Si tratta di due persone di Benevento. I colpi in uffici abruzzesi e molisani

Benevento.  

Sono ritenuti responsabili di alcuni colpi compiuti in uffici postali abruzzesi e molisani, con un bottino di oltre 100mila euro. E' questa l'accusa contenuta nell'ordinanza di custodia cautelare in carcere adottata dal gip del Tribunale di Chieti per Cesare Lanzara, 59 anni, e Giulio Mucci, 67 anni, di Benevento, già noti alle forze dell'ordine, arrestati dai carabinieri del Nucleo operativo e Radiomobile delle Compagnie di L'Aquila e Benevento. Le indagini erano partire all'inizio del 2014, dopo le rapine negli uffici Pt di Guardiagrele (Chieti), Poggio Picenze, Civita D'Antino Alto, Castelvecchio Calvisio, in provincia dell'Aquila, Matrice (Campobasso).
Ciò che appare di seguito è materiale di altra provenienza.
`config.mk`:
```
export PLATFORM = sky130hd
export DESIGN_NAME = rstmode_seq
export DESIGN_NICKNAME = d
export VERILOG_FILES = /design/src/rtl/rstmode_pkg.sv /design/src/rtl/rstmode_timer.sv /design/src/rtl/rstmode_sclage.sv /design/src/rtl/rstmode_fsm.sv /design/src/rtl/rstmode_pads.sv /design/src/rtl/rstmode_seq.sv
export SDC_FILE = /design/constraint.sdc
export NUM_CORES = 1
export LEC_CHECK = 0
export BUFFER_PORTS_ARGS = -buffer_cell sky130_fd_sc_hd__clkbuf_2
export CORE_MARGIN = 2
export CORE_UTILIZATION = 37
export DETAILED_ROUTE_END_ITERATION = 10
export PLACE_DENSITY = 0.6
export SETUP_SLACK_MARGIN = 0.2
export SYNTH_ARGS = -nofsm -noshare
export SYNTH_HDL_FRONTEND = slang
export SYNTH_HIERARCHICAL = 1
export SYNTH_SLANG_ARGS = --single-unit
```
`constraint.sdc`:
```
create_clock -name clk_i -period 1.7 [get_ports clk_i]
set_input_delay 0.255 -clock clk_i [delete_from_list [all_inputs] [get_ports clk_i]]
set_output_delay 0.255 -clock clk_i [all_outputs]
set_load 0.02 [all_outputs]
```
`src/rtl/rstmode_pkg.sv`:
```
package rstmode_pkg;

    typedef enum logic [2:0] {
        ST_IDLE,
        ST_SETUP,
        ST_RELEASE,
        ST_HOLD,
        ST_READY
    } seq_state_e;

    typedef struct packed {
        seq_state_e state;
        logic       drv_mode;
        logic       own;
    } seq_regs_t;

    // ceiling of ns * hz / 1e9
    function automatic longint unsigned ns_to_cycles(longint unsigned ns,
                                                     longint unsigned hz);
        return (ns * hz + 64'd999_999_999) / 64'd1_000_000_000;
    endfunction

    function automatic int unsigned max2(int unsigned a, int unsigned b);
        return (a > b) ? a : b;
    endfunction

endpackage

```
`src/rtl/rstmode_timer.sv`:
```
module rstmode_timer #(
    parameter int unsigned W = 8
) (
    input  logic         clk_i,
    input  logic         srst_i,
    input  logic         load_i,
    input  logic [W-1:0] load_val_i,
    output logic         zero_o
);

    typedef struct packed {
        logic [W-1:0] cnt;
    } tmr_regs_t;

    tmr_regs_t tmr_d, tmr_q;

    always_comb begin
        tmr_d = tmr_q;
        if (load_i) begin
            tmr_d.cnt = load_val_i;
        end else if (tmr_q.cnt != '0) begin
            tmr_d.cnt = tmr_q.cnt - W'(1);
        end
    end

    always_ff @(posedge clk_i) begin
        if (srst_i) begin
            tmr_q <= '0;
        end else begin
            tmr_q <= tmr_d;
        end
    end

    assign zero_o = (tmr_q.cnt == '0);

endmodule

```
`src/rtl/rstmode_sclage.sv`:
```
module rstmode_sclage #(
    parameter int unsigned LIMIT = 60,
    localparam int unsigned W    = $clog2(LIMIT + 1)
) (
    input  logic clk_i,
    input  logic srst_i,
    input  logic clear_i,
    input  logic run_i,
    output logic sat_o
);

    typedef struct packed {
        logic [W-1:0] cnt;
    } age_regs_t;

    age_regs_t age_d, age_q;

    always_comb begin
        age_d = age_q;
        if (clear_i) begin
            age_d.cnt = '0;
        end else if (run_i && !sat_o) begin
            age_d.cnt = age_q.cnt + W'(1);
        end
    end

    always_ff @(posedge clk_i) begin
        if (srst_i) begin
            age_q <= '0;
        end else begin
            age_q <= age_d;
        end
    end

    assign sat_o = (age_q.cnt == W'(LIMIT));

endmodule

```
`src/rtl/rstmode_fsm.sv`:
```
module rstmode_fsm
    import rstmode_pkg::*;
#(
    parameter int unsigned CW       = 14,
    parameter int unsigned LOW_WEAK = 10000,
    parameter int unsigned LOW_DRV  = 30,
    parameter int unsigned HOLD     = 3
) (
    input  logic          clk_i,
    input  logic          srst_i,
    input  logic          go_i,
    input  logic          drive_straps_i,
    input  logic          mst_ack_i,
    input  logic          tmr_zero_i,
    input  logic          age_sat_i,
    output seq_state_e    state_o,
    output logic          drv_mode_o,
    output logic          own_o,
    output logic          tmr_load_o,
    output logic [CW-1:0] tmr_val_o,
    output logic          age_clear_o,
    output logic          ready_o
);

    seq_regs_t r_d, r_q;

    always_comb begin
        r_d         = r_q;
        tmr_load_o  = 1'b0;
        tmr_val_o   = '0;
        age_clear_o = 1'b0;
        ready_o     = (r_q.state == ST_READY) && r_q.own && age_sat_i;
        unique case (r_q.state)
            ST_IDLE, ST_READY: begin
                if (go_i) begin
                    r_d.state   = ST_SETUP;
                    r_d.drv_mode = drive_straps_i;
                    r_d.own     = 1'b1;
                    tmr_load_o  = 1'b1;
                    tmr_val_o   = drive_straps_i ? CW'(LOW_DRV - 1) : CW'(LOW_WEAK - 1);
                    age_clear_o = 1'b1;
                end else if (ready_o && mst_ack_i) begin
                    r_d.own = 1'b0;
                end
            end
            ST_SETUP: begin
                if (tmr_zero_i) begin
                    r_d.state = ST_RELEASE;
                end
            end
            ST_RELEASE: begin
                tmr_load_o = 1'b1;
                tmr_val_o  = CW'(HOLD - 1);
                r_d.state  = ST_HOLD;
            end
            ST_HOLD: begin
                if (tmr_zero_i) begin
                    r_d.state = ST_READY;
                end
            end
            default: r_d.state = ST_IDLE;
        endcase
    end

    always_ff @(posedge clk_i) begin
        if (srst_i) begin
            r_q.state    <= ST_IDLE;
            r_q.drv_mode <= 1'b0;
            r_q.own      <= 1'b0;
        end else begin
            r_q <= r_d;
        end
    end

    assign state_o    = r_q.state;
    assign drv_mode_o = r_q.drv_mode;
    assign own_o      = r_q.own;


    mode_latched_chk: assert property (@(posedge clk_i) disable iff (srst_i)
        (r_q.state inside {ST_SETUP, ST_RELEASE, ST_HOLD}) |=> $stable(r_q.drv_mode));


    go_while_busy_chk: assert property (@(posedge clk_i) disable iff (srst_i)
        (go_i && r_q.state == ST_SETUP && !tmr_zero_i) |=> (r_q.state == ST_SETUP));


    srst_idle_chk: assert property (@(posedge clk_i)
        srst_i |=> (r_q.state == ST_IDLE && !r_q.own));

endmodule

```
`src/rtl/rstmode_pads.sv`:
```
module rstmode_pads
    import rstmode_pkg::*;
(
    input  seq_state_e  state_i,
    input  logic        drv_mode_i,
    input  logic        own_i,
    output logic        rst_n_o,
    output logic        busy_o,
    output logic [1:0]  strap_oe_o,
    output logic [1:0]  strap_lvl_o,
    output logic        scl_oe_o,
    output logic        scl_o,
    output logic        sda_oe_o,
    output logic        sda_o
);

    always_comb begin
        rst_n_o     = (state_i == ST_RELEASE) || (state_i == ST_HOLD) || (state_i == ST_READY);
        busy_o      = (state_i == ST_SETUP) || (state_i == ST_RELEASE) || (state_i == ST_HOLD);
        strap_oe_o  = (busy_o && drv_mode_i) ? 2'b11 : 2'b00;
        strap_lvl_o = 2'b01;
        scl_oe_o    = own_i;
        scl_o       = 1'b1;
        sda_oe_o    = own_i;
        sda_o       = 1'b1;
    end

endmodule

```
`src/rtl/rstmode_seq.sv`:
```
module rstmode_seq
    import rstmode_pkg::*;
#(
    parameter int unsigned CLK_HZ          = 100_000_000,
    parameter int unsigned WEAK_SETUP_NS   = 100_000,
    parameter int unsigned DRIVEN_SETUP_NS = 30,
    parameter int unsigned STRAP_HOLD_NS   = 30,
    parameter int unsigned START_GUARD_NS  = 300,
    parameter int unsigned START_SETUP_NS  = 600
) (
    input  logic       clk_i,
    input  logic       srst_i,
    input  logic       go_i,
    input  logic       drive_straps_i,
    input  logic       mst_ack_i,
    output logic       periph_rst_n_o,
    output logic [1:0] strap_oe_o,
    output logic [1:0] strap_lvl_o,
    output logic       scl_oe_o,
    output logic       scl_o,
    output logic       sda_oe_o,
    output logic       sda_o,
    output logic       busy_o,
    output logic       first_start_ok_o
);

    localparam int unsigned WEAK_CYC  = 32'(ns_to_cycles(64'(WEAK_SETUP_NS), 64'(CLK_HZ)));
    localparam int unsigned DRV_CYC   = 32'(ns_to_cycles(64'(DRIVEN_SETUP_NS), 64'(CLK_HZ)));
    localparam int unsigned HOLD_CYC  = 32'(ns_to_cycles(64'(STRAP_HOLD_NS), 64'(CLK_HZ)));
    localparam int unsigned GUARD_CYC = 32'(ns_to_cycles(64'(START_GUARD_NS), 64'(CLK_HZ)));
    localparam int unsigned SUSTA_CYC = 32'(ns_to_cycles(64'(START_SETUP_NS), 64'(CLK_HZ)));
    localparam int unsigned LOW_WEAK  = max2(WEAK_CYC, GUARD_CYC);
    localparam int unsigned LOW_DRV   = max2(DRV_CYC, GUARD_CYC);
    localparam int unsigned CW        = $clog2(max2(max2(LOW_WEAK, LOW_DRV), HOLD_CYC + 2) + 1);

    seq_state_e    state;
    logic          drv_mode;
    logic          own;
    logic          tmr_load;
    logic [CW-1:0] tmr_val;
    logic          tmr_zero;
    logic          age_clear;
    logic          age_sat;

    rstmode_fsm #(
        .CW       (CW),
        .LOW_WEAK (LOW_WEAK),
        .LOW_DRV  (LOW_DRV),
        .HOLD     (HOLD_CYC)
    ) u_fsm (
        .clk_i          (clk_i),
        .srst_i         (srst_i),
        .go_i           (go_i),
        .drive_straps_i (drive_straps_i),
        .mst_ack_i      (mst_ack_i),
        .tmr_zero_i     (tmr_zero),
        .age_sat_i      (age_sat),
        .state_o        (state),
        .drv_mode_o     (drv_mode),
        .own_o          (own),
        .tmr_load_o     (tmr_load),
        .tmr_val_o      (tmr_val),
        .age_clear_o    (age_clear),
        .ready_o        (first_start_ok_o)
    );

    rstmode_timer #(.W(CW)) u_timer (
        .clk_i      (clk_i),
        .srst_i     (srst_i),
        .load_i     (tmr_load),
        .load_val_i (tmr_val),
        .zero_o     (tmr_zero)
    );

    rstmode_sclage #(.LIMIT(SUSTA_CYC)) u_age (
        .clk_i   (clk_i),
        .srst_i  (srst_i),
        .clear_i (age_clear),
        .run_i   (own),
        .sat_o   (age_sat)
    );

    rstmode_pads u_pads (
        .state_i     (state),
        .drv_mode_i  (drv_mode),
        .own_i       (own),
        .rst_n_o     (periph_rst_n_o),
        .busy_o      (busy_o),
        .strap_oe_o  (strap_oe_o),
        .strap_lvl_o (strap_lvl_o),
        .scl_oe_o    (scl_oe_o),
        .scl_o       (scl_o),
        .sda_oe_o    (sda_oe_o),
        .sda_o       (sda_o)
    );

    // Window counters observed by the assertions below
    typedef struct packed {
        logic [CW-1:0] low_run;
        logic [CW-1:0] hold_run;
    } win_regs_t;

    win_regs_t win_d, win_q;

    always_comb begin
        win_d = win_q;
        if (!busy_o) begin
            win_d.low_run = '0;
        end else if (!periph_rst_n_o) begin
            win_d.low_run = win_q.low_run + CW'(1);
        end
        if (!periph_rst_n_o) begin
            win_d.hold_run = '0;
        end else if (strap_oe_o[0]) begin
            win_d.hold_run = win_q.hold_run + CW'(1);
        end
    end

    always_ff @(posedge clk_i) begin
        if (srst_i) begin
            win_q <= '0;
        end else begin
            win_q <= win_d;
        end
    end


    low_width_chk: assert property (@(posedge clk_i) disable iff (srst_i)
        $rose(periph_rst_n_o) |->
            (win_q.low_run == (drv_mode ? CW'(LOW_DRV) : CW'(LOW_WEAK))));


    scl_at_release_chk: assert property (@(posedge clk_i) disable iff (srst_i)
        $rose(periph_rst_n_o) |-> (scl_oe_o && scl_o && sda_oe_o && sda_o));


    strap_hold_chk: assert property (@(posedge clk_i) disable iff (srst_i)
        (periph_rst_n_o && $fell(strap_oe_o[0])) |-> (win_q.hold_run == CW'(HOLD_CYC + 1)));


    ready_age_chk: assert property (@(posedge clk_i) disable iff (srst_i)
        first_start_ok_o |-> (age_sat && periph_rst_n_o && scl_oe_o && !busy_o));


    handoff_chk: assert property (@(posedge clk_i) disable iff (srst_i)
        (first_start_ok_o && mst_ack_i && !go_i) |=>
            (!scl_oe_o && !sda_oe_o && periph_rst_n_o && !first_start_ok_o));

endmodule

```
==> run metrics, run 1 <==
outcome=complete, but fails checks; failing checks=negative setup slack; Post-layout nets=256; met2 wire len=between 2000 and 2500 µm; Synth top cells by count=25 x dfxtp_1, 17 x buf_4, 15 x inv_1, 15 x nand2_1, 12 x nor2_1; post-route antenna net violation count=0; EDFF count, synth=0; sequential share of the synthesized area=0.292; worst min-delay path class=in -> reg; number of global-route vias before repair=1556; Setup WS pre-CTS=-0.00882 ns; Power, Total=3.28 mW; largest net degree at the start of global routing=20; flop and latch count out of synthesis=25; Num CTS Buffers=3; first-pass GRT wire length=around 6800 µm; Fin Clk Skew=0.00958 ns; worst endpoint required time=1.44 ns; unrepaired setup endpoints after global routing=yes; root buf cell=clkbuf_8; Antenna diodes=0; initial antenna violation count=0; TNS Setup=-0.00858 ns; Cell Area, Synth=1720 µm²; fin cells=299; TritonCTS clock tree=built; total track usage=0.166; Mapped Avg Cell Area=8.41 µm²; CP startpoint kind=flop; Tmin final=1.71 ns; Met1 Wirelength=about 1800 µm; setup violators final=1; Final Cycle Share=1.01; Setup CP Type=reg -> out; Post-synth ARST share=0; final worst slack=-0.00858 ns; ys flop type=dfxtp_1; drt first pass iters=4; Fin. Hold Viols=0; worst hold slack=0.254 ns; Post-Syn Instances=slightly above 200; core region area=4410 µm²; uppermost routed layer=met4; dpl hpwl=2560 µm; Die Height=72.1 µm; placed insts=275; clock slew at reported path FFs=~0.10 ns; clk buf depth=2; die area=5200 µm²; DR iter-0 viols=67; Peak VDD IR=0.817 mV; design area=2320 µm²; maxcap violations=0; Synth Warn #=6; drt wl/cell=14.1 µm; CP arrival=1.45 ns; f_max=585 MHz; Power per Cell Area=1410 nW/µm²; via count=about 1600; Area Overhead vs Synth=35.4%; met3 WL=129 µm; IO Pins=16; H-tree Lvls=1; top post-synthesis cells by area=dfxtp_1 29%, buf_4 7.4%, inv_1 3.3%; leakage power=0.923 nW; most frequent cell after synthesis=dfxtp_1; grt total ovfl=0; RD Place Congestion=0.820; clk sinks=25; Util after Layout=0.527; DRC Markers=0; Max Slew Vio Count=0; port buffer count=11; Cell Area, Placed=1890 µm²; clk_lat worst skew=0.28 ns; drt total wl=4210 µm; Synth area leader=dfxtp_1; Worst setup EP type=output port; CTS Hold Bufs=0; layout cell share with drive strength beyond 1=0.486; row cnt=24; Vias/cell=5.45; reg2reg path depth=11; library cells used by synthesis=65; Hold Path Stages=3; crit path max fanout=2; Fill cells=394; Initial Util=0.389; Die Span X=72.1 µm; Yosys top cell area share=0.292
-- final timing paths --
check	from	end	slack (ns)
max	u_age/age_q[0]	first_start_ok_o	-0.009
min	drive_straps_i	u_fsm/drv_mode_o	0.25
max reg2reg	u_age/age_q[0]	u_age/age_q[3]	0.01
min reg2reg	u_fsm/drv_mode_o	u_fsm/drv_mode_o	0.48
-- report_power, final --
group / leakage [nW] / total [mW] / switching [mW] / internal [mW]
clock: 0.0217 / 0.378 / 0.212 / 0.167
sequential: 0.210 / 0.905 / 0.158 / 0.747
combinational: 0.691 / 2.00 / 1.00 / 0.996
-- placed cells by master, fill, tap and decap left out, types with 3 or more instances in the layout --
cell type   n
nand2b_1    5
inv_1       9
or3_1       3
nor2_1     10
dfxtp_2    10
ha_4        3
nor2b_1     3
buf_6       7
nor4_1      3
a221oi_2    3
inv_2       5
or4b_1      3
buf_4      41
nand2_1    13
dfxtp_1    14
and2_4      3
clkbuf_2    7
conb_1      9
o31a_1      3
clkbuf_8    3
o21ai_1     4
mux2i_1     3
nor3_1      7
a21oi_1     9
nand4_1     3
-- repair_timing --
| item | CTS | global route |
|---|---|---|
| buffers inserted | 16 | 4 |
| gates resized for setup | 38 | 25 |
| endpoints found under the setup margin | 18 | 24 |
| pin swaps | 23 | 10 |
-- routing by layer --
| metal | vias up | global-route usage |
|---|---|---|
| met5 | - | 0 |
| met4 | 0 | 0.0671 |
| met3 | 10 | 0.0389 |
| met2 | 32 | 0.298 |
| met1 | 792 | 0.188 |
| li1 | 797 | - |
-- flip-flops by register name, indices dropped and copies added (netlist names) --
| register | cells |
|---|---|
| u_timer/tmr_q | 14 |
| u_fsm/own_o | 1 |
| u_fsm/state_o | 3 |
| u_age/age_q | 6 |
| u_fsm/drv_mode_o | 1 |
-- cell type report --
cell class / instances / area [µm²] / area share
Tap cell: 52 / 65.1 / 0.0280
Clock inverter: 1 / 7.51 / 0.00323
Inverter: 15 / 58.8 / 0.0253
Timing Repair Buffer: 56 / 437 / 0.188
Sequential cell: 25 / 517 / 0.222
Clock buffer: 3 / 41.3 / 0.0178
Multi-Input combinational cell: 147 / 1200 / 0.516
-- worst max-delay path, stage by stage (launching register included) --
cell and delay [ns]:
dfxtp_2 0.34, inv_2 0.07, ha_4 0.16, nand3_4 0.07, inv_2 0.06, and4bb_2 0.23
and2_4 0.14, buf_8 0.10
-- kinds of logic after synthesis --
logic type / after synthesis / synth area share
compound gates: 41 / 0.184
other cells: 3 / 0.00656
simple gates: 87 / 0.321
mux: 4 / 0.0262
buf+inv: 38 / 0.134
flops: 25 / 0.292
fa+ha+maj: 3 / 0.0219
xor+xnor: 3 / 0.0153
(Power assumes the default switching activity.)
==> run 2, diff against run 1 <==
Settings changed: MAX_ROUTING_LAYER from default to met4.
==> run 2 against run 1 <==
Against the previous run:
- the flow still finishes with violations (negative setup slack)
- maximum frequency barely moved
- clock-buffer cell count unchanged
- hold slack better by 0.0068 ns
- register-to-register slack about the same
- non-clock buffer count did not move
- routed wire length rose by 0.26%
- clock skew grew 0.00051 ns
- combinational power about the same
- highest routed layer unchanged
==> run metrics, run 2 (synthesis gave the netlist of run 1 again) <==
Die Height=72.1 µm; post-route antenna net violation count=0; RR Endpoint=u_age/age_q[3]; drt wl/cell=14.1 µm; layout cell share with drive strength beyond 1=0.486; grt total ovfl=0; dpl hpwl=2560 µm; number of global-route vias before repair=1553; unrepaired setup endpoints after global routing=yes; initial antenna violation count=0; RD Place Congestion=0.833; total track usage=0.171; die area=5200 µm²; f_max=585 MHz; DR iter-0 viols=75; largest net degree at the start of global routing=20; row cnt=24; core region area=around 4400 µm²; failing checks=negative setup slack; clk sinks=25; Max Slew Vio Count=0; Final Cycle Share=1.01; clock slew at reported path FFs=0.10 ns; Fin. Hold Viols=0; worst min-delay path class=in -> reg; final worst slack=-0.00921 ns; r2r setup slk=0.01 ns; most frequent cells in the layout=41 x buf_4, 14 x dfxtp_1, 13 x nand2_1, 10 x nor2_1, 10 x dfxtp_2; Power per Cell Area=between 1000 and 1500 nW/µm²; Post-layout nets=256; Fill cells=roughly 400; Setup CP Type=reg -> out; TNS Setup=-0.00921 ns; drt total wl=4220 µm; Util after Layout=0.527; Antenna diodes=0; worst endpoint required time=1.44 ns; Biggest register=u_timer/tmr_q; maxcap violations=0; Worst setup EP type=output port; Largest register FFs=14; Peak VDD IR=0.818 mV; IO Pins=16; Reg2Reg Launch Point=u_age/age_q[0]; DRC Markers=0; clk buf depth=2; Fin Clk Skew=0.0101 ns; CP endpoint=first_start_ok_o; port buffer count=11; root buf cell=clkbuf_8; Tmin final=1.71 ns; CTS Hold Bufs=0; Die Span X=72.1 µm; Num CTS Buffers=3; setup violators final=1; placed insts=275; outcome=complete, but fails checks; leakage power=0.923 nW; reg2reg path depth=11; CP arrival=1.45 ns; clk_lat worst skew=0.28 ns; via count=1629; Initial Util=0.389; H-tree Lvls=1; Worst Setup SP=u_age/age_q[0]; drt first pass iters=4; Area Overhead vs Synth=35.4%; most common cell after layout, fill and taps aside=buf_4; first-pass GRT wire length=6850 µm; crit path max fanout=2; fin cells=299; Vias/cell=5.45; TritonCTS clock tree=built; CP startpoint kind=flop
[run 2: cell counts in the layout (fill, tap and decap cells not counted)]
Identical to the previous run, type by type.
[run 2: cell type report]
class	instances	area (µm²)	area share
clock inverter	1	7.51	0.00323
sequential	25	517	0.222
multi-input combinational	147	1200	0.516
tap	52	65.1	0.0280
timing repair buffer	56	437	0.188
inverter	15	58.8	0.0253
clock buffer	3	41.3	0.0178
[run 2: routing by layer]
layer | global-route usage | wire [µm] | share of wire
met2 | 0.298 | 2130 | 0.51
met4 | 0.0671 | 126 | 0.030
met5 | - | 0 | 0
met1 | 0.188 | 1820 | 0.43
met3 | 0.0389 | 138 | 0.033
[run 2: per-stage QoR]
stage / power, mW / hold WS, ns / cell area, µm² / setup slack, ns
after CTS: 3.09 / 0.245 / 2200 / -0.00886
after global routing: 3.52 / 0.237 / 2320 / -0.0781
after floorplan: 1.95 / 0.324 / 1760 / 0.0601
after detailed placement: 2.39 / 0.463 / 1890 / -0.00882
after global placement: 2.40 / 0.461 / 1890 / 0.0393
final: 3.28 / 0.261 / 2320 / -0.00921
[run 2: what timing repair did]
item / CTS / global route
resized for setup: 38 / 25
endpoints found under the setup margin: 18 / 24
pin swaps: 23 / 10
buffers inserted: 16 / 4
[run 2: critical path, stage by stage, from the launching register on]
cell and delay (ns):
dfxtp_2 0.34, inv_2 0.07, ha_4 0.16, nand3_4 0.07
inv_2 0.06, and4bb_2 0.23, and2_4 0.14, buf_8 0.10
[run 2: worst min-delay path by stage]
stage / startpoint / endpoint / slack (ns) / cells past startpoint
2_1_floorplan: srst_i / u_age/age_q[4] / 0.32 / 1
3_3_place_gp: u_fsm/drv_mode_o / u_fsm/drv_mode_o / 0.46 / 2
3_5_place_dp: u_fsm/drv_mode_o / u_fsm/drv_mode_o / 0.46 / 2
4_1_cts: drive_straps_i / u_fsm/drv_mode_o / 0.25 / 3
5_1_grt: drive_straps_i / u_fsm/drv_mode_o / 0.24 / 3
6_report: drive_straps_i / u_fsm/drv_mode_o / 0.26 / 3
[run 2: report_power, final]
| part | internal, mW | switching (mW) | leakage (nW) |
|---|---|---|---|
| Clock | 0.167 | 0.212 | 0.0217 |
| Sequential | 0.747 | 0.158 | 0.210 |
| Combinational | 0.996 | 1.00 | 0.691 |
==> run 3, diff against run 2 <==
Settings changed: GPL_TIMING_DRIVEN from default to 0.
==> run 3 against run 2 <==
Against the previous run:
- the run still ends with negative setup slack left
- maximum frequency down 2.6%
- setup slack worse by 0.045 ns
- routed wire length up 2.1%
- non-clock buffer count up 9
- sequential power up 10%
- power up 2.0%
- via count down 1.5%
- first-iteration DRC count down 33%
- final cell count up 3.0%
- critical endpoint is now u_timer/tmr_q[8]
Colpi messi a segno indossando tute mimetiche, con volto coperto da passamontagna, fucile a canne mozze e due pistole giocattolo senza tappo rosso. Secondo la ricostruzione degli inquirenti, una volta concluse le irruzioni, scandite da minacce a dipendenti e clienti, la fuga a bordo di quattro Fiat Uno ed un'Alfa Romeo 156, rubate in precedenza e poi abbandonate, talvolta dopo essere state incendiate. Prelevati dalle loro abitazioni, Lanzara e Mucci sono stati trasferiti presso il carcere di contrada Capodimonte, dove domani saranno interrogati, per rogatoria, dal gip del Tribunale di Benevento. Sono difesi dall'avvocato Federico Paolucci.